Frustrated and feeling broken...WWYD ::long::

What would you do? I'm not looking for decisions but sometimes people respond with things I never thought about. Ok, babbling... 

Long story short:

DD was conceived naturally after 4 IVF's cycles. No eggs were retrieved that were of good quality (of the over 30 eggs, only 1 divided...that's how bad it was). I had ovarian cancer at at 29, kept my right ovary but the treatments pretty much ruined the eggs in that ovary. But somehow DD showed up, and my RE actually came into the room, touched me and said "I just wanted to know what a miracle felt like". Thankfully, there were no problems with her development (that we know of right now) and she's healthy.

I want another child. We tried by ourselves since we got the OK from my doctor. I got a BFP on October 1, 2010. Miscarried on October 8, 2010. Went in for IUI #1 in December. BFP, unfortunately, I miscarried on Wednesday. Talked with my RE today and we have so many options. So here's my dilemma:

Options:

a. We can continue with IUI's in hopes that we find a "good egg" and the pregnancy sticks, knowing that the possiblity of miscarriage is HIGH! (Honestly, I think I might end up in the nut house if I have to endure another miscarriage. But I'm still trying to deal with our last miscarriage and having to think about the next thing to do is a little much right now. )

b. We can go stright to IVF with hopes that they harvest a good quality egg. (we went through 4 cycles b/f having DD. All the money, all the shots, all the appointments...for nothing. Not even a chance since none of the eggs were of good enough quality for a transfer.)

c. We can use a donor egg with IVF (This pretty much doubles the expense of the IVF. Apparently we have to pay for the donor egg and on top of that, pay for the IVF medications and proceedure. Anyone with any insight on this? I've never looked into using a donor egg before)

d. Adopt

e. Be a "one and were done" (but I really would regret this I think, but it's still an option. Also DH is 40. He wants to have a baby soon or be done b/c of his age. I'm 34. But I understand his point, he wants to be young enough to enjoy his kids".)

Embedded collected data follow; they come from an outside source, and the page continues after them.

## src/design/boot_mode_params.svh

```systemverilog
`ifndef BOOT_MODE_PARAMS_SVH
`define BOOT_MODE_PARAMS_SVH

// ----------
// clock
// ----------
`define MCLK_PERIOD_NS   10
`define CYC_PER_MS       (1000000 / `MCLK_PERIOD_NS)

// ----------
// timing
// ----------
`define RESET_MIN_CYCLES 12
`define PROG_TIME_NS     20000
`define PROG_CYCLES      (`PROG_TIME_NS / `MCLK_PERIOD_NS)
`define ERASE_TIME_MS    30000
`define VERIFY_CYCLES    2

// ----------
// register offsets
// ----------
`define MODE_STATUS_OFS  8'h00
`define FLASH_CMD_OFS    8'h04
`define FLASH_STATUS_OFS 8'h08
`define FLASH_CTRL_OFS   8'h0c

// ----------
// field positions
// ----------
`define CMD_BLOCK_LSB    4
`define CMD_MASK_LSB     16
`define ST_DONE_BIT      1
`define ST_REFUSED_BIT   2

// ----------
// reset values
// ----------
`define CTRL_RESET       1'b0
`define PROTECT_RESET    16'h0000

`endif

```

## src/design/boot_mode_pkg.sv

```systemverilog
package boot_mode_pkg;

  // flash operating mode, one-hot
  typedef enum logic [3:0] {
    MODE_ICHIP  = 4'h1,  // single chip, interleaved fetch
    MODE_SCHIP  = 4'h2,  // single chip, one-clock fetch
    MODE_SBOOT  = 4'h4,  // serial boot from mask rom
    MODE_WRITER = 4'h8   // external programmer, core halted
  } mode_e;

  // flash command codes
  typedef enum logic [2:0] {
    CMD_NONE     = 3'h0,
    CMD_PROG     = 3'h1,
    CMD_SEC_PROG = 3'h2,
    CMD_CHIP_ERS = 3'h3,
    CMD_BLK_ERS  = 3'h4,
    CMD_MULT_ERS = 3'h5,
    CMD_PROTECT  = 3'h6
  } cmd_e;

  // command engine states, one-hot
  typedef enum logic [2:0] {
    ENG_IDLE   = 3'h1,
    ENG_WORK   = 3'h2,
    ENG_VERIFY = 3'h4
  } eng_e;

endpackage

```

## src/design/flash_cmd_if.sv

```systemverilog
`timescale 1ns/1ps

// command path between the register side and the flash engine
interface flash_cmd_if;
  logic                start;    // one-cycle command pulse
  boot_mode_pkg::cmd_e cmd;      // command code
  logic [3:0]          block;    // target block
  logic [15:0]         mask;     // multi-block erase selection
  logic                sec_en;   // security arm from software
  logic                busy;     // algorithm running
  logic                done;     // one-cycle completion pulse
  logic                refused;  // one-cycle refusal pulse
  logic                secure;   // stored data hidden from programmer
  logic [15:0]         protect;  // per-block protection

  modport ctrl (output start, cmd, block, mask, sec_en,
                input  busy, done, refused, secure, protect);
  modport eng  (input  start, cmd, block, mask, sec_en,
                output busy, done, refused, secure, protect);
endinterface

```

## src/design/flash_cmd_engine.sv

```systemverilog
`timescale 1ns/1ps
`include "boot_mode_params.svh"

module flash_cmd_engine #(
  parameter logic [31:0] ERASE_CYCLES = 32'd1000
) (
  input  wire logic   clk,
  input  wire logic   rst,
  flash_cmd_if.eng    cif
);

  // ----------
  // state
  // ----------
  typedef struct packed {
    boot_mode_pkg::eng_e state;    // engine phase
    boot_mode_pkg::cmd_e op;       // operation in flight
    logic [31:0]         cnt;      // cycles left in phase
    logic                done;     // completion pulse
    logic                refused;  // refusal pulse
    logic                secure;   // security latched
    logic [15:0]         protect;  // protection bits
  } eng_s;

  eng_s st;       // registered state
  eng_s next_st;  // next state

  // ----------
  // sequencing
  // ----------
  // whole algorithm runs in hardware after one command pulse
  always_comb begin
    next_st         = st;
    next_st.done    = 1'b0;
    next_st.refused = 1'b0;
    case (st.state)
      boot_mode_pkg::ENG_IDLE: begin
        if (cif.start) begin
          case (cif.cmd)
            // protection set only by command R11
            boot_mode_pkg::CMD_PROTECT: begin
              next_st.protect[cif.block] = 1'b1;
              next_st.done               = 1'b1;
            end
            boot_mode_pkg::CMD_PROG,
            boot_mode_pkg::CMD_SEC_PROG,
            boot_mode_pkg::CMD_BLK_ERS: begin
              if (st.protect[cif.block]) begin
                next_st.refused = 1'b1;
              end else begin
                next_st.op    = cif.cmd;
                next_st.state = boot_mode_pkg::ENG_WORK;
                next_st.cnt   = (cif.cmd == boot_mode_pkg::CMD_BLK_ERS)
                              ? ERASE_CYCLES : 32'(`PROG_CYCLES);
              end
            end
            // chip and multi erase start with no protection check
            boot_mode_pkg::CMD_CHIP_ERS,
            boot_mode_pkg::CMD_MULT_ERS: begin
              next_st.op    = cif.cmd;
              next_st.state = boot_mode_pkg::ENG_WORK;
              next_st.cnt   = ERASE_CYCLES;
            end
            default: begin
              next_st.refused = 1'b1;
            end
          endcase
        end
      end
      boot_mode_pkg::ENG_WORK: begin
        // no suspend or resume: new commands bounce R12
        next_st.refused = cif.start;
        if (st.cnt <= 32'd1) begin
          next_st.state = boot_mode_pkg::ENG_VERIFY;
          next_st.cnt   = 32'(`VERIFY_CYCLES);
        end else begin
          next_st.cnt = st.cnt - 32'd1;
        end
      end
      boot_mode_pkg::ENG_VERIFY: begin
        next_st.refused = cif.start;
        if (st.cnt <= 32'd1) begin
          // security program arms read blocking R13
          if (st.op == boot_mode_pkg::CMD_SEC_PROG && cif.sec_en) begin
            next_st.secure = 1'b1;
          end
          next_st.done  = 1'b1;
          next_st.state = boot_mode_pkg::ENG_IDLE;
        end else begin
          next_st.cnt = st.cnt - 32'd1;
        end
      end
      default: begin
        next_st.state = boot_mode_pkg::ENG_IDLE;
      end
    endcase
    if (rst) begin
      next_st = '{state: boot_mode_pkg::ENG_IDLE,
                  op: boot_mode_pkg::CMD_NONE, cnt: 32'h0,
                  done: 1'b0, refused: 1'b0, secure: 1'b0,
                  protect: `PROTECT_RESET};
    end
  end

  // state register
  always_ff @(posedge clk) begin
    st <= next_st;
  end

  // outputs
  assign cif.busy    = (st.state != boot_mode_pkg::ENG_IDLE);
  assign cif.done    = st.done;
  assign cif.refused = st.refused;
  assign cif.secure  = st.secure;
  assign cif.protect = st.protect;

endmodule

```

## src/design/flash_boot_mode_select.sv

```systemverilog
`timescale 1ns/1ps
`include "boot_mode_params.svh"

// Functional notes
// straps pick flash mode during reset
// boot and interleave pins freed after reset
// core runs after reset except writer mode
// programmer holds reset low in writer mode
// mode straps stay stable while mode used
// writer mode pin0 high, pins1-2 low
// don't-care straps driven, never floating
// reset held at least twelve clocks
// single chip fetches flash, fetch per strap
// single boot runs from mask boot rom
// block protection only by software command
// no erase suspend or resume
// extra security auto-program command
// security blocks programmer data reads
// program and erase sequenced in hardware
// no hardware normal/user-boot selection
// board straps interleave at high clock
// straps captured at reset release, held
module flash_boot_mode_select #(
  parameter logic [31:0] ERASE_CYCLES =
    32'(64'(`ERASE_TIME_MS) * 64'(`CYC_PER_MS))
) (
  input  wire logic        MCLK,
  input  wire logic        RESET,
  input  wire logic        WIDTH_STRAP_A,
  input  wire logic        WIDTH_STRAP_B,
  input  wire logic        BOOT_SELECT_STRAP,
  input  wire logic        INTERLEAVE_SELECT_STRAP,
  input  wire logic        PORT4_PIN0,
  input  wire logic        PORT4_PIN1,
  input  wire logic        PORT4_PIN2,
  input  wire logic        EXT_READ_REQ,
  input  wire logic        PSEL,
  input  wire logic        PENABLE,
  input  wire logic        PWRITE,
  input  wire logic [7:0]  PADDR,
  input  wire logic [31:0] PWDATA,
  output logic      [31:0] PRDATA,
  output logic             PREADY,
  output logic             PSLVERR,
  output logic             CPU_RUN,
  output logic             FETCH_FLASH,
  output logic             FETCH_INTERLEAVE,
  output logic             FETCH_BOOT_ROM,
  output logic             STRAP_PINS_FREE,
  output logic             WRITER_PIN_FAULT,
  output logic             RESET_TOO_SHORT,
  output logic             EXT_READ_GRANT
);

  // ----------------------------------------------------------------------
  // pin vector positions
  // ----------------------------------------------------------------------
  localparam int PIN_BWA  = 0;  // width strap a
  localparam int PIN_BWB  = 1;  // width strap b
  localparam int PIN_BOOT = 2;  // boot select, low selects serial boot
  localparam int PIN_ILV  = 3;  // interleave select
  localparam int PIN_P40  = 4;  // port 4 pin 0
  localparam int PIN_P41  = 5;  // port 4 pin 1
  localparam int PIN_P42  = 6;  // port 4 pin 2
  localparam int PIN_XRD  = 7;  // programmer read request

  // ----------------------------------------------------------------------
  // state
  // ----------------------------------------------------------------------
  typedef struct packed {
    logic [7:0]           s1;         // first sync stage
    logic [7:0]           s2;         // second sync stage
    logic [7:0]           s3;         // third sync stage
    logic [7:0]           pins;       // filtered pin levels
    logic                 was_rst;    // reset seen last cycle
    logic [3:0]           rst_cnt;    // reset length, saturating
    logic                 short_rst;  // last reset too short
    boot_mode_pkg::mode_e mode;       // captured flash mode
    logic                 captured;   // mode valid
    logic                 wr_fault;   // writer port pins wrong
    logic                 rd_grant;   // programmer read allowed
    logic                 done_st;    // sticky command done
    logic                 ref_st;     // sticky command refused
    logic                 sec_en;     // security arm bit
    logic                 start;      // command pulse
    boot_mode_pkg::cmd_e  cmd;        // command code
    logic [3:0]           block;      // command block
    logic [15:0]          mask;       // command block mask
    logic [31:0]          rdata;      // read data
  } top_s;

  top_s st;       // registered state
  top_s next_st;  // next state

  flash_cmd_if cif ();  // command path to the engine

  logic [7:0] pin_raw;  // raw asynchronous pins

  // ----------------------------------------------------------------------
  // helpers
  // ----------------------------------------------------------------------
  // strap decode: both width straps high give the running modes
  // no strap for user boot: software picks normal or user boot
  function automatic boot_mode_pkg::mode_e decode_mode(
    input logic [7:0] p
  );
    if (!(p[PIN_BWA] && p[PIN_BWB])) begin
      decode_mode = boot_mode_pkg::MODE_WRITER;
    end else if (!p[PIN_BOOT]) begin
      decode_mode = boot_mode_pkg::MODE_SBOOT;
    end else if (p[PIN_ILV]) begin
      decode_mode = boot_mode_pkg::MODE_ICHIP;
    end else begin
      decode_mode = boot_mode_pkg::MODE_SCHIP;
    end
  endfunction

  // address decode, used only by the error answer
  function automatic logic addr_hit(input logic [7:0] a);
    addr_hit = (a == `MODE_STATUS_OFS) || (a == `FLASH_CMD_OFS) ||
               (a == `FLASH_STATUS_OFS) || (a == `FLASH_CTRL_OFS);
  endfunction

  assign pin_raw = {EXT_READ_REQ, PORT4_PIN2, PORT4_PIN1, PORT4_PIN0,
                    INTERLEAVE_SELECT_STRAP, BOOT_SELECT_STRAP,
                    WIDTH_STRAP_B, WIDTH_STRAP_A};

  // ----------------------------------------------------------------------
  // next state
  // ----------------------------------------------------------------------
  always_comb begin
    next_st       = st;
    next_st.start = 1'b0;

    // three-stage synchroniser, accept once stages two and three agree
    next_st.s1 = pin_raw;
    next_st.s2 = st.s1;
    next_st.s3 = st.s2;
    for (int i = 0; i < 8; i++) begin
      if (st.s2[i] == st.s3[i]) begin
        next_st.pins[i] = st.s3[i];
      end
    end

    next_st.was_rst = RESET;

    // mode capture on the first cycle after reset release
    if (st.was_rst && !RESET) begin
      next_st.mode     = decode_mode(st.pins);
      next_st.captured = 1'b1;
      next_st.short_rst =
        (st.rst_cnt < 4'(`RESET_MIN_CYCLES));
    end

    // writer port pins watched for the whole of writer mode
    next_st.wr_fault = st.captured &&
      (st.mode == boot_mode_pkg::MODE_WRITER) &&
      !(st.pins[PIN_P40] && !st.pins[PIN_P41] &&
        !st.pins[PIN_P42]);

    // programmer reads only in writer mode, never when secure
    next_st.rd_grant = st.captured &&
      (st.mode == boot_mode_pkg::MODE_WRITER) &&
      st.pins[PIN_XRD] && !cif.secure;

    // sticky flags: engine pulse wins over a software clear
    if (PSEL && PENABLE && PWRITE && PADDR == `FLASH_STATUS_OFS) begin
      if (PWDATA[`ST_DONE_BIT]) begin
        next_st.done_st = 1'b0;
      end
      if (PWDATA[`ST_REFUSED_BIT]) begin
        next_st.ref_st = 1'b0;
      end
    end
    if (cif.done) begin
      next_st.done_st = 1'b1;
    end
    if (cif.refused) begin
      next_st.ref_st = 1'b1;
    end

    // register writes, taken in the access phase
    if (PSEL && PENABLE && PWRITE) begin
      case (PADDR)
        `FLASH_CMD_OFS: begin
          // one write hands the whole algorithm to hardware R15
          next_st.start = 1'b1;
          next_st.cmd   = boot_mode_pkg::cmd_e'(PWDATA[2:0]);
          next_st.block = PWDATA[`CMD_BLOCK_LSB +: 4];
          next_st.mask  = PWDATA[`CMD_MASK_LSB +: 16];
        end
        `FLASH_CTRL_OFS: begin
          next_st.sec_en = PWDATA[0];
        end
        default: begin
          next_st.sec_en = st.sec_en;
        end
      endcase
    end

    // read data loaded in the setup phase
    if (PSEL && !PENABLE && !PWRITE) begin
      case (PADDR)
        `MODE_STATUS_OFS: begin
          next_st.rdata = {24'h0, st.short_rst, st.wr_fault,
                           st.captured, 1'b0, st.mode};
        end
        `FLASH_CMD_OFS: begin
          next_st.rdata = {st.mask, 8'h0, st.block, 1'b0, st.cmd};
        end
        `FLASH_STATUS_OFS: begin
          next_st.rdata = {cif.protect, 12'h0, cif.secure, st.ref_st,
                           st.done_st, cif.busy};
        end
        `FLASH_CTRL_OFS: begin
          next_st.rdata = {31'h0, st.sec_en};
        end
        default: begin
          next_st.rdata = 32'h0;
        end
      endcase
    end

    // synchronous reset: pins keep sampling, reset length counted
    if (RESET) begin
      // first reset cycle restarts the count, even from power-up
      if (st.was_rst) begin
        if (st.rst_cnt != 4'hf) begin
          next_st.rst_cnt = st.rst_cnt + 4'h1;
        end
      end else begin
        next_st.rst_cnt = 4'h1;
      end
      next_st.short_rst = 1'b0;
      next_st.mode      = boot_mode_pkg::MODE_SCHIP;
      next_st.captured  = 1'b0;
      next_st.wr_fault  = 1'b0;
      next_st.rd_grant  = 1'b0;
      next_st.done_st   = 1'b0;
      next_st.ref_st    = 1'b0;
      next_st.sec_en    = `CTRL_RESET;
      next_st.start     = 1'b0;
      next_st.cmd       = boot_mode_pkg::CMD_NONE;
      next_st.block     = 4'h0;
      next_st.mask      = 16'h0000;
      next_st.rdata     = 32'h0;
    end
  end

  // state register
  always_ff @(posedge MCLK) begin
    st <= next_st;
  end

  // ----------------------------------------------------------------------
  // flash command engine
  // ----------------------------------------------------------------------
  assign cif.start  = st.start;
  assign cif.cmd    = st.cmd;
  assign cif.block  = st.block;
  assign cif.mask   = st.mask;
  assign cif.sec_en = st.sec_en;

  // program and erase algorithms, verify included
  flash_cmd_engine #(
    .ERASE_CYCLES (ERASE_CYCLES)
  ) engine (
    .clk (MCLK),
    .rst (RESET),
    .cif (cif)
  );

  // ----------------------------------------------------------------------
  // apb answer
  // ----------------------------------------------------------------------
  // zero wait states, error on unmapped offsets
  assign PREADY  = 1'b1;
  assign PSLVERR = PSEL && PENABLE && !addr_hit(PADDR);
  assign PRDATA  = st.rdata;

  // ----------------------------------------------------------------------
  // mode outputs
  // ----------------------------------------------------------------------
  // core held in writer mode, which the programmer keeps in reset R3 R4
  assign CPU_RUN = st.captured &&
                   (st.mode != boot_mode_pkg::MODE_WRITER);

  // single chip runs from flash, fetch style from the captured strap R9
  assign FETCH_FLASH = st.captured &&
    (st.mode == boot_mode_pkg::MODE_ICHIP ||
     st.mode == boot_mode_pkg::MODE_SCHIP);
  assign FETCH_INTERLEAVE = st.captured &&
    (st.mode == boot_mode_pkg::MODE_ICHIP);

  // serial boot runs the mask rom loader
  assign FETCH_BOOT_ROM = st.captured &&
    (st.mode == boot_mode_pkg::MODE_SBOOT);

  // once captured, the straps no longer matter to the mode
  assign STRAP_PINS_FREE  = st.captured;
  assign WRITER_PIN_FAULT = st.wr_fault;
  assign RESET_TOO_SHORT  = st.short_rst;
  assign EXT_READ_GRANT   = st.rd_grant;

endmodule

```

## config.mk

```make
export PLATFORM = sky130hd
export DESIGN_NAME = flash_boot_mode_select
export DESIGN_NICKNAME = d
export VERILOG_FILES = /design/src/design/boot_mode_pkg.sv /design/src/design/flash_cmd_if.sv /design/src/design/flash_cmd_engine.sv /design/src/design/flash_boot_mode_select.sv
export VERILOG_INCLUDE_DIRS = /design/src /design/src/design
export SDC_FILE = /design/constraint.sdc
export NUM_CORES = 1
export LEC_CHECK = 0
export ABC_CLOCK_PERIOD_IN_PS = 7500
export BUFFER_PORTS_ARGS = -buffer_cell sky130_fd_sc_hd__buf_2
export CAP_MARGIN = 20
export CORE_UTILIZATION = 50
export DETAILED_ROUTE_END_ITERATION = 16
export GPL_TIMING_DRIVEN = 0
export PLACE_DENSITY = 0.71
export SLEW_MARGIN = 15
export SYNTH_ARGS = -nofsm -noshare
export SYNTH_HDL_FRONTEND = slang
export SYNTH_SLANG_ARGS = --single-unit
export TNS_END_PERCENT = 30
```

## constraint.sdc

```tcl
create_clock -name MCLK -period 7.5 [get_ports MCLK]
set_input_delay 0.75 -clock MCLK [delete_from_list [all_inputs] [get_ports MCLK]]
set_output_delay 0.75 -clock MCLK [all_outputs]
set_load 0.01 [all_outputs]
```

==> results.toml <==
[clocking]
htreeDepth = 4
cts-root-buf = "clkbuf_16"
clockBufferDepth = 2
clk_latency_ps = 430
cts_num_sinks = 153
cts.clk_slew.worst_paths_ps = 60
post_cts_resize_count = 0
cts-hold-fix-buffers = 0
cts_setup_buffers = 0
numCtsBuffers = 17
cts_tree = "yes"

[yosys]
yosysTopAreaCell = "dfxtp_1"
synth.area.top_cells = "dfxtp_1 43%, a21oi_1 6.4%, nor2_1 6.2%"
yosysSeqAreaShare = 0.481
ys.flop_type = "dfxtp_1"
ys_async_sr_fraction = 0
netlist.area_leader.share = 0.427
synth.distinct_cells = 61
netlist_area_um2 = 6620
avgSynthCellArea_um2 = 8.71
synth_seq_cells = 153
yosys_warnings = 0
synth_edf_count = 12
syn_inst = 760

[place]
placement.io_buffers = 74
globalplace.congestion = 0.885
hpwl_um = 11700

[layout]
multi_input_area_um2 = 3010
antenna_cells = 0
drive_gt1_frac = 0.190
nets = 916
syn2layout_area_growth_pct = 18.1
final_util = 0.612
seq_area_um2 = 3180
fill_cells = 1099

[critical_path]
timing.rr.start = "engine.st[23]"
crit_fanout = 10
critical_path.top_delay_family = "simple AND/OR/NAND/NOR gates"
cp_slowest_cell = "or4_1"
crit_arrival_ps = 3510
crit_buf_inv = 1
critPathKind = "flip-flop to flip-flop"
crit_chain = "or4_1, or4_4, nor4_4, a21oi_1, clkbuf_1, o21a_1, o21ai_0, a21oi_1"
required_ps = 7790
cp-start-kind = "flip-flop"
timing.rr.end = "engine.st[38]"
reg2reg_depth = 8
max_stage_delay_ps = 590
end_kind = "flip-flop"
critPathMostFrequentCell = "a21oi_1"
rrSetupSlack_ps = 4280

[power_and_ir_drop]
vdd_ir_drop_max_mv = 0.107
power_density_nw_per_um2 = 225
leakage_uw = 0.00307
total_power_uw = 1760

[timing]
hold_viol_final = 0
setup_violations = 0
rsz0062_at_grt = "false"
tightest_slew_ps = 892
fin_skew_ps = 14.1
relSlewSlack = 0.400
min_period_over_period = 0.429
max_freq_ghz = 0.311
finalCriticalPeriod_ps = 3220
fin_setup_tns_ps = 0
slew_viol_final = 0

[routing]
ant_nets = 0
routed-via-count = 5904
via_per_inst = 5.65
drt-total-wl_um = 16100
drtIter0Drc = 374
drtPass1Iterations = 5
drc = 0
wl_per_cell_um = 15.5

[die]
io-pin-count = 95
die_w_um = 117
initial_core_util = 0.518
row_count = 41
core_um2 = 12800
die_area_um2 = 13700
die_h_um = 117

[worst_hold_path]
hp-start = "next_st[90]"
hold_depth = 0
hold_end = "next_st[82]"
hold_class = "flip-flop to flip-flop"

[grt]
antenna_found_initial = 0
grt_pass1_wl_um = 25900
globalRouteTotalUtil = 0.247
grt_max_degree = 17
grt_pass1_vias = 5419
gr-total-overflow = 0

[outcome]
status = "complete, no violations"

[job]
cap_violations = 0
sequential cells by signal, indices dropped and copies added, names as in the netlist:
register and count:
engine.cif.secure 1, next_st 16, STRAP_PINS_FREE 1, cif.block 4
engine.cif.refused 1, RESET_TOO_SHORT 1, cif.cmd 3, cif.start 1
PRDATA 24, cif.sec_en 1, cif.mask 16, engine.cif.done 1
EXT_READ_GRANT 1, engine.st 38, st 27, engine.cif.protect 16
WRITER_PIN_FAULT 1
synthesized netlist by cell type (all sizes together), types with 9 or more instances:
| library cell | number |
|---|---|
| a22oi | 19 |
| a22o | 16 |
| a31oi | 10 |
| o21ai | 46 |
| nor2 | 110 |
| nor4 | 12 |
| a21oi | 84 |
| nand2 | 78 |
| clkbuf | 36 |
| buf | 41 |
| edfxtp | 12 |
| nor3 | 34 |
| nand3 | 9 |
| mux2i | 11 |
| xnor2 | 10 |
| dfxtp | 141 |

So we just paid off the 4 IVF cycles from before (wrote the last check on the 1st). That check was so difficult to write each month. So if you were in our shoes, what would you do? As I said DD was conceived naturally..no drugs..no intervention, just an outcome of a beer pong tournament that we had a little too much fun at:)

So that's my dilemma. Not sure why this has to be so damn hard! As I said I'm feeling pretty broken right now. I'm trying to keep a positive attitude, especially for my daughter. I know some of you are going through similar situations, and my heart breaks for you. I wouldn't wish this on my worst enemy.

Thanks for taking the time to read this. Sorry it was so long.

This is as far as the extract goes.